***** MATERIAL FOR THE TASK *****

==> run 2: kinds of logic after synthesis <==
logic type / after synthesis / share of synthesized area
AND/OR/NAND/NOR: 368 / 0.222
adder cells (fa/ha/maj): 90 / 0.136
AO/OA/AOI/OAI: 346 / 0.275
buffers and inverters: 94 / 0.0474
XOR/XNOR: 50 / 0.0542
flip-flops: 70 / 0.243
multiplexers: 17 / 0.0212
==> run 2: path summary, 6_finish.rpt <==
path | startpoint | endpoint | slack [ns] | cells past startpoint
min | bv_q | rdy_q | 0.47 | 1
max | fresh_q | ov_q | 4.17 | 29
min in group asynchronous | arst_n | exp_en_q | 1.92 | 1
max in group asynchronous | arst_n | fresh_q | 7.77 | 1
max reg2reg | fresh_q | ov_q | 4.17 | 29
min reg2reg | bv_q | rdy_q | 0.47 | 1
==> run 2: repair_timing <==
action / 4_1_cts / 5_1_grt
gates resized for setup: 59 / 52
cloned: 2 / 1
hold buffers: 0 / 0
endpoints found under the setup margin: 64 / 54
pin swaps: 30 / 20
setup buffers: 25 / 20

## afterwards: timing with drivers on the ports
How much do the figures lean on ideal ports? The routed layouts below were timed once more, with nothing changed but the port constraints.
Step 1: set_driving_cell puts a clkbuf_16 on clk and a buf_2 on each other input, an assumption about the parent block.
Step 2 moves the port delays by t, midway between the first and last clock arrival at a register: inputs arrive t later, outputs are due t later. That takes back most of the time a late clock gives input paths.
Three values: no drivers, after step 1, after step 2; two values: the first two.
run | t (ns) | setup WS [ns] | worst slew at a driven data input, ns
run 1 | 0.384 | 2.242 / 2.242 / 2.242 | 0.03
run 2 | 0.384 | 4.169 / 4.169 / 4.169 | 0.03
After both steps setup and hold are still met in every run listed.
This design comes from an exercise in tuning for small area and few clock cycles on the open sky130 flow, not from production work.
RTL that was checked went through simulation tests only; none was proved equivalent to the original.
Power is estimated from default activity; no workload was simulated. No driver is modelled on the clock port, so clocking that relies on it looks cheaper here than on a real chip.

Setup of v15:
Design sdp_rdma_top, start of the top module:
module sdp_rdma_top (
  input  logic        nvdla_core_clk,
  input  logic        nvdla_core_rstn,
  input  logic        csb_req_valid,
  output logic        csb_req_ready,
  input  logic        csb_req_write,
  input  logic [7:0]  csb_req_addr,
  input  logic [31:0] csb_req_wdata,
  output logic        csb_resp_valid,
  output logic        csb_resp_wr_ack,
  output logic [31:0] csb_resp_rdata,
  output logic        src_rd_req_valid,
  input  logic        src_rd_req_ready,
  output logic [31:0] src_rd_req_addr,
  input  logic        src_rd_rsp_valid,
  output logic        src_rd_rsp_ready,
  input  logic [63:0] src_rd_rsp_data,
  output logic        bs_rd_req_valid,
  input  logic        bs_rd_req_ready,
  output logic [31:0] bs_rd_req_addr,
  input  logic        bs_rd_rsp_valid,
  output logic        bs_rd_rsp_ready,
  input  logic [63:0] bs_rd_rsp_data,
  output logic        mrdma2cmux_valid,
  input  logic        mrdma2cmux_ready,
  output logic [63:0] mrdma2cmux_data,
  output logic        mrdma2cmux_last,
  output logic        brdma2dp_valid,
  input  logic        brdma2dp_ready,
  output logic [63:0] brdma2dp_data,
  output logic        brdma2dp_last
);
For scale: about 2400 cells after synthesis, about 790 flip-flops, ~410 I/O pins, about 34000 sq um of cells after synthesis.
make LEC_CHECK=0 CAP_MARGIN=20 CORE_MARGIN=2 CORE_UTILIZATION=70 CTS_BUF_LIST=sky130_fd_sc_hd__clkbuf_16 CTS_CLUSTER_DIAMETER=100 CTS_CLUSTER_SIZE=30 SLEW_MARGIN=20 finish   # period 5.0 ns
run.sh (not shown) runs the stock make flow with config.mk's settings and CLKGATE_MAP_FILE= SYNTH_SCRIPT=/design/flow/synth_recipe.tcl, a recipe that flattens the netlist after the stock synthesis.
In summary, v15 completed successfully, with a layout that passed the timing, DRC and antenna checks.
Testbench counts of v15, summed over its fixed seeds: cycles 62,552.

*****

PROBLEM TO WORK ON - All that is wanted is a faithful reproduction of the line above with "pin swaps: 30 / 20", the line with "Step 1: set_driving_cell", and every line in between.

RESULT -
pin swaps: 30 / 20
setup buffers: 25 / 20

## afterwards: timing with drivers on the ports
How much do the figures lean on ideal ports? The routed layouts below were timed once more, with nothing changed but the port constraints.
Step 1: set_driving_cell puts a clkbuf_16 on clk and a buf_2 on each other input, an assumption about the parent block.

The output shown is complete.